What this task involves – Return each line of the listing in which the word "stall" appears.

Records for the exercise –
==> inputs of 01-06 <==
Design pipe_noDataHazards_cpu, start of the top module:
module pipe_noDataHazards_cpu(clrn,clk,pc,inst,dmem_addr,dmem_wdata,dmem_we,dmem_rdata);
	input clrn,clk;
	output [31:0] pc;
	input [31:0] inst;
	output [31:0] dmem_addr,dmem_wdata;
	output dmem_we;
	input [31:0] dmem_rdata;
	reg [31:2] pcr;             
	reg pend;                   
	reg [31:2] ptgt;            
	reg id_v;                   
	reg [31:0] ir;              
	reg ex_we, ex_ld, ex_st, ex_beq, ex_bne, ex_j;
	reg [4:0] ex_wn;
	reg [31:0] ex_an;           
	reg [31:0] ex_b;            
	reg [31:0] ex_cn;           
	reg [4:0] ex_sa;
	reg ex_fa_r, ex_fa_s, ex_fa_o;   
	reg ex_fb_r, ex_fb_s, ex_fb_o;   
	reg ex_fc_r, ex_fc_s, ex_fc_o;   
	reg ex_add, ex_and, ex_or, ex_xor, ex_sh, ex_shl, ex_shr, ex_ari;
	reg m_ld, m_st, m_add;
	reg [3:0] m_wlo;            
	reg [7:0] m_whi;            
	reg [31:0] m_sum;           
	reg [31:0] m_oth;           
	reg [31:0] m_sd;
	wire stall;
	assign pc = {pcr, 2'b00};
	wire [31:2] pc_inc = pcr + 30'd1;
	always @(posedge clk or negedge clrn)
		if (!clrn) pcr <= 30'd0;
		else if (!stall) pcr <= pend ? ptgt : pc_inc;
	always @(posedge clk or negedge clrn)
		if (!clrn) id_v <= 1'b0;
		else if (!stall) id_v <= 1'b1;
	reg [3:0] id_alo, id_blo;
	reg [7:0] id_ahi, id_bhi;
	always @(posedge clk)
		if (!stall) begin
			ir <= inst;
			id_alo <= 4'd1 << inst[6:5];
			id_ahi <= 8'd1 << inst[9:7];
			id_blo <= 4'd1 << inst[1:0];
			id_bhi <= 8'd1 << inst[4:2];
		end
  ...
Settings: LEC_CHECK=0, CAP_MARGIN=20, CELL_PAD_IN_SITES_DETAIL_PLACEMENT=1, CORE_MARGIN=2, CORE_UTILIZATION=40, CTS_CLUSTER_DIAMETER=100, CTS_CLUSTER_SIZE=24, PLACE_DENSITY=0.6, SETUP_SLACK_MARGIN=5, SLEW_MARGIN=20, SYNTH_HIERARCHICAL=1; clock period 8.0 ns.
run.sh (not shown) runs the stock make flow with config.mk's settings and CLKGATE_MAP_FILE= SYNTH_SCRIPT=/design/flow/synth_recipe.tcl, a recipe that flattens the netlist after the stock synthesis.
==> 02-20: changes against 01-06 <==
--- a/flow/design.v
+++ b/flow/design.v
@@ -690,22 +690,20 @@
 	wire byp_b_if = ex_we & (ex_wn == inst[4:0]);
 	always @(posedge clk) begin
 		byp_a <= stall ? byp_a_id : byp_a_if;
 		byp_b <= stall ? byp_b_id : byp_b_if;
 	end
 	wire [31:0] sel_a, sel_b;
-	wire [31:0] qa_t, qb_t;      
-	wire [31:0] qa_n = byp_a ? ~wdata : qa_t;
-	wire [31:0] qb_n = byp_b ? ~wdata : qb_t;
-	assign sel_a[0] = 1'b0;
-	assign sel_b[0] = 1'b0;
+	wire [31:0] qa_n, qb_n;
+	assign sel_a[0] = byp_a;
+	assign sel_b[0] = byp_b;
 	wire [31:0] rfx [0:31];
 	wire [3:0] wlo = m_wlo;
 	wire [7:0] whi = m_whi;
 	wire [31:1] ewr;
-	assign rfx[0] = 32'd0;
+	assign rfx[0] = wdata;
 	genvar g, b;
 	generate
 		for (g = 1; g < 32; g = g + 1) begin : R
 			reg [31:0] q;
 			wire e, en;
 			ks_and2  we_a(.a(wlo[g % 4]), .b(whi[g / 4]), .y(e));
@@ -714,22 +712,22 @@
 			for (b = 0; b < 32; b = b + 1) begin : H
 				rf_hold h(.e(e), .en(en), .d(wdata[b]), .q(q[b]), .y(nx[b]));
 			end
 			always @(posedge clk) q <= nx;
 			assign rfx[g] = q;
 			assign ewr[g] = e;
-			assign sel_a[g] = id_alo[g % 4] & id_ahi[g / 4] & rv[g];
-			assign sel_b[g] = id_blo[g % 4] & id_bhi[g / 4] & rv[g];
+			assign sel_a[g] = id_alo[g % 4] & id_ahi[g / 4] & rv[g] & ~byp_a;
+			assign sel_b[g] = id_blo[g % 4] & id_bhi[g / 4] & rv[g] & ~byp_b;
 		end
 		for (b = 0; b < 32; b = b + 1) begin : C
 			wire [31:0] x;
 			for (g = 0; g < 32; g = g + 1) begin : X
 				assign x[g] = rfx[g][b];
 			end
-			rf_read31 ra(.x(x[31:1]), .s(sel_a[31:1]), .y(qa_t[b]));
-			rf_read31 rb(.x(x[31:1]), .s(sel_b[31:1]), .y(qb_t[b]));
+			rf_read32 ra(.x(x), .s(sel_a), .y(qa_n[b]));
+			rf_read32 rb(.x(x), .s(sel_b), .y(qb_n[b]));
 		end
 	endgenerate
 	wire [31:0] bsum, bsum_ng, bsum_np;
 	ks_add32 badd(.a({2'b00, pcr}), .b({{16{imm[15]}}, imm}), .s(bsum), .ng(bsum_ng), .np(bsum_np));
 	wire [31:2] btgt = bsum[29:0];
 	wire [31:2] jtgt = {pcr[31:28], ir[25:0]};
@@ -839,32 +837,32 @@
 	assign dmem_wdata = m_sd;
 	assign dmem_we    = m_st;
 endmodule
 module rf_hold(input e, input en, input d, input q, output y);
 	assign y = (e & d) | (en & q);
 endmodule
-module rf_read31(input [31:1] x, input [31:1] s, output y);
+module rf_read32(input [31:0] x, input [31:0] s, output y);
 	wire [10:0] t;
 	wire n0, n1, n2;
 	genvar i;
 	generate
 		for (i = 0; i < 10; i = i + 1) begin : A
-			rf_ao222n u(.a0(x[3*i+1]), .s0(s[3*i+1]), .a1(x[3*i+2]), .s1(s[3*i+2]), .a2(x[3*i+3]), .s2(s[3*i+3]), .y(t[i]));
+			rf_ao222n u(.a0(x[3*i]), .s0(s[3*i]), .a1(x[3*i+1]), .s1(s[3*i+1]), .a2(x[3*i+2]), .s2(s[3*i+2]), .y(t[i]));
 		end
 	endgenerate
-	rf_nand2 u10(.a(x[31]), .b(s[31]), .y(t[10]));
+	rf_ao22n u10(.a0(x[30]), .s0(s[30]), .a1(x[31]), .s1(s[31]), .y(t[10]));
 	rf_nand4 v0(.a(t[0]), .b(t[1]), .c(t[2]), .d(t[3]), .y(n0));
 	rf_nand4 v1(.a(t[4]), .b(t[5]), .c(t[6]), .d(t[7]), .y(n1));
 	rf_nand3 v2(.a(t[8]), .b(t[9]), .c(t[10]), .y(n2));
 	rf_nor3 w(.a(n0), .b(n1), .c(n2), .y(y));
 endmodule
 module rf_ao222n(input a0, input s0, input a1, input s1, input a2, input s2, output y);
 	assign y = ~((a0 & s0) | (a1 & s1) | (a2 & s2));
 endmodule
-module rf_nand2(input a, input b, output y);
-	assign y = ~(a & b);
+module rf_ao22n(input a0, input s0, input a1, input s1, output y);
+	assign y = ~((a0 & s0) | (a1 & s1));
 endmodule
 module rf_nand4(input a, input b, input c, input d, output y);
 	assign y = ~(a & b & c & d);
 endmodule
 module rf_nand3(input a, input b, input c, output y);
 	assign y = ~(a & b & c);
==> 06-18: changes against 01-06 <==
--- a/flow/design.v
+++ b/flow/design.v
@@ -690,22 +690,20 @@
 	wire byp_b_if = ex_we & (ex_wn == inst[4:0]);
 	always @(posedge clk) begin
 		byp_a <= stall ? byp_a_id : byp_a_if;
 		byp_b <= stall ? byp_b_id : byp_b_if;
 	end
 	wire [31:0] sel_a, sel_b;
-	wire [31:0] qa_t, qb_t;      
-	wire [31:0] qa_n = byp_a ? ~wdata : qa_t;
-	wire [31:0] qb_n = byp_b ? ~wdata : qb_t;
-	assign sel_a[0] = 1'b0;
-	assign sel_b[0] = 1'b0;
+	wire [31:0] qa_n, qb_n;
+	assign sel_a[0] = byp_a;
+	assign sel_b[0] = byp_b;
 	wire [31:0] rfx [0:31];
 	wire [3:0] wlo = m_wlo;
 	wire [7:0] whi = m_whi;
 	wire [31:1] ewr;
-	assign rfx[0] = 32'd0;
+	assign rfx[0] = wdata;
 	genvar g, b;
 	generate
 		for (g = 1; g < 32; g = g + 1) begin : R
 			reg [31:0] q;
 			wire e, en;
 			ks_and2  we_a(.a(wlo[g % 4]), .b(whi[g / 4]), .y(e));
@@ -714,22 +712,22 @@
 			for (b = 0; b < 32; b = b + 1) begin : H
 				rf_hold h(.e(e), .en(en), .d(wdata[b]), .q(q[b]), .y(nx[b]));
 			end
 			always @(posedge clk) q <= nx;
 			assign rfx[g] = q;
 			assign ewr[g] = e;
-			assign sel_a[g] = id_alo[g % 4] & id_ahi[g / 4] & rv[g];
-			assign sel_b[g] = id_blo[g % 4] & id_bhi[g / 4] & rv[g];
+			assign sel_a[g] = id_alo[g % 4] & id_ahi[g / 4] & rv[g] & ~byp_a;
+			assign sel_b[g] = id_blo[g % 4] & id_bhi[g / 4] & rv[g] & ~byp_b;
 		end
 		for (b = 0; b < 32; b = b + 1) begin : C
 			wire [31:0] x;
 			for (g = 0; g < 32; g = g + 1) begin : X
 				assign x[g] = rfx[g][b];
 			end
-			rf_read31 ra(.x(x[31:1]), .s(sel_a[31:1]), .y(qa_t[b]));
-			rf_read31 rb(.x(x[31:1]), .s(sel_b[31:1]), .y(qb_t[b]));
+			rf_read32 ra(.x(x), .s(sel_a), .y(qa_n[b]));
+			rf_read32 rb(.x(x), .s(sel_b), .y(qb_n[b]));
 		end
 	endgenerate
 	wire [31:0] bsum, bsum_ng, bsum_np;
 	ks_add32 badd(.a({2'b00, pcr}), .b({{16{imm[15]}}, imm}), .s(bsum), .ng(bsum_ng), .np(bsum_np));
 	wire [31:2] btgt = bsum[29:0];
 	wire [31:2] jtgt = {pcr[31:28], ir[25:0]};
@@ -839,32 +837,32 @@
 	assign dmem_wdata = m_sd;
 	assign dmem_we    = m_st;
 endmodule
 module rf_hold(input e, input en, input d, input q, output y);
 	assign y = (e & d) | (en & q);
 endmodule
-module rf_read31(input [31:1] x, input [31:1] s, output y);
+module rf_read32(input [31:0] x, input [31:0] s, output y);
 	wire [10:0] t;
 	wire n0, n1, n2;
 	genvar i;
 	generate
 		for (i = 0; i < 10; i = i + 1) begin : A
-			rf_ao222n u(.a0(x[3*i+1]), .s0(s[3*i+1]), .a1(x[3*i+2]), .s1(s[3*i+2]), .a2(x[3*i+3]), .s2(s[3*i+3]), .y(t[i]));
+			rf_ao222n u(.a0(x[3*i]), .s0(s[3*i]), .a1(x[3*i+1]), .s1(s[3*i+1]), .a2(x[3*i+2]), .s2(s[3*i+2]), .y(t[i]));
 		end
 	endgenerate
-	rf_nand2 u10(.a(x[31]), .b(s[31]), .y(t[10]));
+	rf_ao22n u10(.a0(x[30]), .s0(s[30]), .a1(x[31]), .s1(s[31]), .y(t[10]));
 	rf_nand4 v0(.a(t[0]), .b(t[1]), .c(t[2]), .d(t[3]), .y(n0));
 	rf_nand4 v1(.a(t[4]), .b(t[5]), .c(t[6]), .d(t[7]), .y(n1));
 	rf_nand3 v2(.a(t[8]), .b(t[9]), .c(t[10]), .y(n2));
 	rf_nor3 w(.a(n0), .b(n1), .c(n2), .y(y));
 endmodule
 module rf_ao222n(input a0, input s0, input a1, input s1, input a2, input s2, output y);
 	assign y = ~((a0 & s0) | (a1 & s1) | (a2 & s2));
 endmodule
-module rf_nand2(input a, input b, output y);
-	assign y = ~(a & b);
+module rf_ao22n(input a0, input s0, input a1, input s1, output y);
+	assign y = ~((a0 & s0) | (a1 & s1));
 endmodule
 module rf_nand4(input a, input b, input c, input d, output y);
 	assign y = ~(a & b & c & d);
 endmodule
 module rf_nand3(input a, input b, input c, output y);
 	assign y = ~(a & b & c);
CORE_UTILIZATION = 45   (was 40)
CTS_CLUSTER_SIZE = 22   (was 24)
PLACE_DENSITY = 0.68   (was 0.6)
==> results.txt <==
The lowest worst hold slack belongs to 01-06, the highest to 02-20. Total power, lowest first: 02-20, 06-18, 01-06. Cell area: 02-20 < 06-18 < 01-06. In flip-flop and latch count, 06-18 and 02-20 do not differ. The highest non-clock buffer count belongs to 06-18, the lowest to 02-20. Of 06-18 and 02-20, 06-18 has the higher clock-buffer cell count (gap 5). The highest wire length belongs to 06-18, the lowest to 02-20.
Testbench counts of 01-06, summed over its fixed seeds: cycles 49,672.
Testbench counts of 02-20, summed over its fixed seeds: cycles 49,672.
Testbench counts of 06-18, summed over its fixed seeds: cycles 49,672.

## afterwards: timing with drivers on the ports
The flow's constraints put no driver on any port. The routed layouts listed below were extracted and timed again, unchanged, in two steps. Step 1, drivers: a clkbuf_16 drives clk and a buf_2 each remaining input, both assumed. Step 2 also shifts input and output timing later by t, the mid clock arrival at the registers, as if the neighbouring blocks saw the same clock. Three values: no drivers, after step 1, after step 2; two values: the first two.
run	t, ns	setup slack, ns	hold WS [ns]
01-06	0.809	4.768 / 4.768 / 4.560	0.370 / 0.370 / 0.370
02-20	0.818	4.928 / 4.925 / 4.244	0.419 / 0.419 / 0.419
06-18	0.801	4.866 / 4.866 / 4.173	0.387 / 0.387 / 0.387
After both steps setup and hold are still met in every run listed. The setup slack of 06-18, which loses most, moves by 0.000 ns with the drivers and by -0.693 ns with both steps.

Expected answer –
	wire stall;
		else if (!stall) pcr <= pend ? ptgt : pc_inc;
		else if (!stall) id_v <= 1'b1;
		if (!stall) begin
 		byp_a <= stall ? byp_a_id : byp_a_if;
 		byp_b <= stall ? byp_b_id : byp_b_if;
 		byp_a <= stall ? byp_a_id : byp_a_if;
 		byp_b <= stall ? byp_b_id : byp_b_if;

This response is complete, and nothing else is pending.